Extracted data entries

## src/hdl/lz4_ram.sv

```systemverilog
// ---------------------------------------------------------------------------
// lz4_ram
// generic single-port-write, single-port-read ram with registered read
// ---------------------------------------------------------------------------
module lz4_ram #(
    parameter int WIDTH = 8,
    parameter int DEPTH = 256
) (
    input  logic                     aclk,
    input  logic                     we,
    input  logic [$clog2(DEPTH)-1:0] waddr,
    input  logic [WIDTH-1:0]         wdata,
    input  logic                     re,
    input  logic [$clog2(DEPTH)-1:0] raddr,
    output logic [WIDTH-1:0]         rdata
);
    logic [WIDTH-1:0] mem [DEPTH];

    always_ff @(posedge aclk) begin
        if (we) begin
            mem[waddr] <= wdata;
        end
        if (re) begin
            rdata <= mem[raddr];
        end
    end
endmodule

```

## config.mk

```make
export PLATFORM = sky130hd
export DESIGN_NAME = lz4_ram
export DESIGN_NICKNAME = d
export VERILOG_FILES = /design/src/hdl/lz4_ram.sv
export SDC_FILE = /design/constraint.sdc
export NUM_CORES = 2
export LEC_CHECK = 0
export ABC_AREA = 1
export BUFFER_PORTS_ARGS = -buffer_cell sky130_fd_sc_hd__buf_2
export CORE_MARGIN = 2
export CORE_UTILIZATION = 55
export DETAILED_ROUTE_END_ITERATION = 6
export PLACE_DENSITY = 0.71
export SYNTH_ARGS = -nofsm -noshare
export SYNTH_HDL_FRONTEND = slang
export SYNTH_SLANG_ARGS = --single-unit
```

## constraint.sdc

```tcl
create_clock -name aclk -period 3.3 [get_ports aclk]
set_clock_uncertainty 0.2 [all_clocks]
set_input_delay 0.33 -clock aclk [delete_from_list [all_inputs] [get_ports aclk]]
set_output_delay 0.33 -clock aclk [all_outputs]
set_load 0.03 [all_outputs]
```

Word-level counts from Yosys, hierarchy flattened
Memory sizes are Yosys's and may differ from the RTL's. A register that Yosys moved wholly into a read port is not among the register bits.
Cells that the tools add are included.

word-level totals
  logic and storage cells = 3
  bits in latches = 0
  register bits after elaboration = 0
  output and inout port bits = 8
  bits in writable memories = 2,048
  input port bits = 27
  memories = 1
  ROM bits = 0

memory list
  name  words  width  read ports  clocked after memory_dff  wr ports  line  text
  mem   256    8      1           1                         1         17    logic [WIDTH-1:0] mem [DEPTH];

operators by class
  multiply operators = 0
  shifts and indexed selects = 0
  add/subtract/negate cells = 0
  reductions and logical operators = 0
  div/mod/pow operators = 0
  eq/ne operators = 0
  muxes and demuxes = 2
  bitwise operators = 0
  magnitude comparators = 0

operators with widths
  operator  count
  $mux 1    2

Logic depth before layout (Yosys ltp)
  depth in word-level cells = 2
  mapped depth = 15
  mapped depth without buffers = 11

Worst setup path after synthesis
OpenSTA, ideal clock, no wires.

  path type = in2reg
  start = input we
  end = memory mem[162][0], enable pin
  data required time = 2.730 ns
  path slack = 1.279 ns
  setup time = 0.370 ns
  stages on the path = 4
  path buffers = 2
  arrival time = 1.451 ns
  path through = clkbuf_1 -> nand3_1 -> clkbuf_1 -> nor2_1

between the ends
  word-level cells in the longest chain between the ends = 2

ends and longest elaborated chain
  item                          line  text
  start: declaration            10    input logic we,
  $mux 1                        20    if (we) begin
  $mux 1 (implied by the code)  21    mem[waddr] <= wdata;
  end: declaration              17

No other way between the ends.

** WORK TO BE COMPLETED **
Each line of the records above that contains the word "buffers" should be counted; give the resulting number without further words.

** EXERCISE RESULT **
2